An interest in Indian culture led Davis to collect Indian artifacts, trading with various tribes in the neighborhood. Concerned with the loss of traditional Indian way of life, Davis acquired extensive artifacts to preserve and document Indian culture.

In 1916, George Gustav Heye, founder of the Museum of the American Indian, hired Davis as a field collector of Indian ethnological specimens. Davis collected for the Heye Foundation from 1917 to 1930, focusing on artifacts of the Indian tribes of San Diego County/Southern California, Arizona, New Mexico, and northwestern Mexico, including the Paipai, Kiliwa, Cora, Huichol, Opata, Mayo, Seri, Apache, Cocopa, Tohono O’odham, Papago, Maricopa, Mojave, Hualapai, Yaqui, and Yuma Indians.

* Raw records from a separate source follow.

<file path="src/rtl/mdvma_pkg.sv">
package mdvma_pkg;

   localparam int unsigned DEST_W = 3;

   typedef enum logic [DEST_W-1:0] {
      DST_NONE     = 3'd0,
      DST_MD       = 3'd1,
      DST_VMA      = 3'd2,
      DST_RD       = 3'd3,
      DST_RD_EARLY = 3'd4,
      DST_VMA_WR   = 3'd5,
      DST_MD_WR    = 3'd6,
      DST_OTHER    = 3'd7
   } dest_e;

   // Write enables requested by one destination code.
   typedef struct packed {
      logic md_data;
      logic vma_data;
      logic md_tag;
      logic vma_tag;
   } dest_dec_t;

   localparam int unsigned LANES    = 2;
   localparam int unsigned LANE_MD  = 0;
   localparam int unsigned LANE_VMA = 1;

endpackage

</file>
<file path="src/rtl/mdvma_dest_decode.sv">
module mdvma_dest_decode
   import mdvma_pkg::*;
#(
   parameter bit FREEZE_ANY = 1'b1
) (
   input  logic [DEST_W-1:0] dest_code,
   output dest_dec_t         dec,
   output logic              trig
);

   dest_e code;
   logic  touches;

   assign code = dest_e'(dest_code);

   always_comb begin
      dec = '0;
      unique case (code)
         DST_MD: begin
            dec.md_data = 1'b1;
            dec.md_tag  = 1'b1;
         end
         DST_VMA: begin
            dec.vma_data = 1'b1;
            dec.vma_tag  = 1'b1;
         end
         DST_RD, DST_RD_EARLY: begin
            dec.vma_data = 1'b1;
            dec.md_tag   = 1'b1;
            dec.vma_tag  = 1'b1;
         end
         DST_VMA_WR: begin
            dec.vma_data = 1'b1;
            dec.vma_tag  = 1'b1;
         end
         DST_MD_WR: begin
            dec.md_data = 1'b1;
            dec.md_tag  = 1'b1;
            dec.vma_tag = 1'b1;
         end
         default: dec = '0;
      endcase
   end

   assign touches = |dec;

   generate
      if (FREEZE_ANY) begin : g_trig_any
         assign trig = (code != DST_NONE);
      end else begin : g_trig_exact
         assign trig = touches;
      end
   endgenerate

endmodule

</file>
<file path="src/rtl/mdvma_hazard.sv">
module mdvma_hazard (
   input  logic clk,
   input  logic rst_n,
   input  logic trig,
   input  logic wr_pend,
   input  logic wr_done,
   input  logic wr_trap,
   output logic freeze,
   output logic abort,
   output logic commit
);

   logic res_q;
   logic trap_q;

   // res_q marks the single cycle after a strobe that ended a freeze.
   always_ff @(posedge clk) begin
      if (!rst_n) begin
         res_q  <= 1'b0;
         trap_q <= 1'b0;
      end else begin
         res_q  <= wr_done & freeze;
         trap_q <= wr_trap & wr_done;
      end
   end

   assign freeze = trig & wr_pend & ~res_q;
   assign abort  = trig & res_q & trap_q;
   assign commit = ~freeze & ~abort;

   assert_idle_no_freeze_R12 : assert property (@(posedge clk) disable iff (!rst_n)
      !wr_pend |-> !freeze);

   assert_abort_after_strobe_R11 : assert property (@(posedge clk) disable iff (!rst_n)
      abort |-> ($past(wr_done) && $past(freeze) && $past(wr_trap)));

   assert_release_after_strobe_R9 : assert property (@(posedge clk) disable iff (!rst_n)
      (freeze && wr_done) |=> !freeze);

   assert_not_both_R12 : assert property (@(posedge clk) disable iff (!rst_n)
      !(freeze && abort));

endmodule

</file>
<file path="src/rtl/mdvma_regs.sv">
module mdvma_regs
   import mdvma_pkg::*;
#(
   parameter int unsigned DATA_W = 32
) (
   input  logic              clk,
   input  logic              rst_n,
   input  dest_dec_t         dec,
   input  logic              commit,
   input  logic [DATA_W-1:0] wr_data,
   input  logic              ir_md_tag,
   input  logic              ir_vma_tag,
   output logic [DATA_W-1:0] md_q,
   output logic [DATA_W-1:0] vma_q,
   output logic              md_tag,
   output logic              vma_tag
);

   logic [LANES-1:0]  data_we;
   logic [LANES-1:0]  tag_we;
   logic [LANES-1:0]  tag_in;
   logic [DATA_W-1:0] lane_data [LANES];
   logic [LANES-1:0]  lane_tag;

   assign data_we[LANE_MD]  = commit & dec.md_data;
   assign data_we[LANE_VMA] = commit & dec.vma_data;
   assign tag_we[LANE_MD]   = commit & dec.md_tag;
   assign tag_we[LANE_VMA]  = commit & dec.vma_tag;
   assign tag_in[LANE_MD]   = ir_md_tag;
   assign tag_in[LANE_VMA]  = ir_vma_tag;

   generate
      for (genvar i = 0; i < LANES; i++) begin : g_lane
         logic [DATA_W-1:0] d_q;
         logic              t_q;
         always_ff @(posedge clk) begin
            if (!rst_n) begin
               d_q <= '0;
               t_q <= 1'b0;
            end else begin
               if (data_we[i]) d_q <= wr_data;
               if (tag_we[i])  t_q <= tag_in[i];
            end
         end
         assign lane_data[i] = d_q;
         assign lane_tag[i]  = t_q;
      end
   endgenerate

   assign md_q    = lane_data[LANE_MD];
   assign vma_q   = lane_data[LANE_VMA];
   assign md_tag  = lane_tag[LANE_MD];
   assign vma_tag = lane_tag[LANE_VMA];

   // a blocked cycle leaves every register and tag as it was.
   assert_blocked_hold_R8 : assert property (@(posedge clk) disable iff (!rst_n)
      !commit |=> ($stable(md_q) && $stable(vma_q) && $stable(md_tag) && $stable(vma_tag)));

endmodule

</file>
<file path="src/rtl/mdvma_dest_ctrl.sv">
module mdvma_dest_ctrl
   import mdvma_pkg::*;
#(
   parameter int unsigned DATA_W     = 32,
   parameter bit          FREEZE_ANY = 1'b1
) (
   input  logic                  clk,
   input  logic                  rst_n,
   input  logic [2:0]            dest_code,
   input  logic                  ir_md_tag,
   input  logic                  ir_vma_tag,
   input  logic [DATA_W-1:0]     wr_data,
   input  logic                  mem_wr_pend,
   input  logic                  mem_wr_done,
   input  logic                  mem_wr_trap,
   output logic [DATA_W-1:0]     md_q,
   output logic [DATA_W-1:0]     vma_q,
   output logic                  md_tag,
   output logic                  vma_tag,
   output logic                  freeze,
   output logic                  abort,
   output logic [2*DATA_W+1:0]   status
);

   localparam int unsigned STAT_W = 2 * DATA_W + 2;

   generate
      if (DATA_W < 1) begin : g_bad_width
         $error("mdvma_dest_ctrl: DATA_W must be at least 1");
      end
      if (STAT_W != $bits(status)) begin : g_bad_status
         $error("mdvma_dest_ctrl: status width mismatch");
      end
   endgenerate

   dest_dec_t dec;
   logic      trig;
   logic      commit;

   mdvma_dest_decode #(.FREEZE_ANY(FREEZE_ANY)) u_decode (
      .dest_code (dest_code),
      .dec       (dec),
      .trig      (trig)
   );

   mdvma_hazard u_hazard (
      .clk     (clk),
      .rst_n   (rst_n),
      .trig    (trig),
      .wr_pend (mem_wr_pend),
      .wr_done (mem_wr_done),
      .wr_trap (mem_wr_trap),
      .freeze  (freeze),
      .abort   (abort),
      .commit  (commit)
   );

   mdvma_regs #(.DATA_W(DATA_W)) u_regs (
      .clk        (clk),
      .rst_n      (rst_n),
      .dec        (dec),
      .commit     (commit),
      .wr_data    (wr_data),
      .ir_md_tag  (ir_md_tag),
      .ir_vma_tag (ir_vma_tag),
      .md_q       (md_q),
      .vma_q      (vma_q),
      .md_tag     (md_tag),
      .vma_tag    (vma_tag)
   );

   assign status = {md_tag, vma_tag, vma_q, md_q};

   assert_md_start_write_tags_R6 : assert property (@(posedge clk) disable iff (!rst_n)
      (dest_code == 3'd6 && !freeze && !abort)
      |=> (md_tag == $past(ir_md_tag) && vma_tag == $past(ir_vma_tag)));

   assert_vma_start_write_keeps_md_tag_R5 : assert property (@(posedge clk) disable iff (!rst_n)
      (dest_code == 3'd5) |=> $stable(md_tag));

   assert_no_dest_keeps_R7 : assert property (@(posedge clk) disable iff (!rst_n)
      (dest_code == 3'd0 || dest_code == 3'd7) |=> ($stable(md_q) && $stable(vma_q)));

endmodule

</file>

In addition to collecting, Davis photographed Indian communities, documenting their daily and ceremonial activities and publishing his experiences in both popular magazines and scholarly journals.

Davis died on 22 February 1951 at the age of 89.

==Collections==
The National Museum of the American Indian houses a large number of objects Davis collected during his years in the Southwest. The San Diego History Center (SDHC) houses the Edward H. Davis Collection of Indian Photographs and Drawings (5000 images, most dating from 1903 to 1947);. Additionally, the SDHC Archives holds Davis's 62 notebooks and pages of field notes. The bulk of his papers are housed at Cornell University Library (Edward H. Davis Papers, 1910-1944, Collection no. 9166).

==Selected publications==
- Davis, Edward H. Early Cremation Ceremonies of the Luiseño and Diegueño Indians of Southern California. New York: Museum of the American Indian, Heye Foundation, 1921.
- ———. “The Diegueño Ceremony of the Death Images.” Contributions from the Museum of the American Indian, Heye Foundation 5, no. 2 (1919): 1–33.
- ———. The Papago Ceremony of Víkĭta. New York: Museum of the American Indian, Heye Foundation, 1920.
- Davis, Edward H., and E. Yale Dawson. “The Savage Seris of Sonora--I.” The Scientific Monthly 60, no. 3 (1945): 193–202.
- ———. “The Savage Seris of Sonora--II.” The Scientific Monthly 60, no. 4 (1945): 261–68.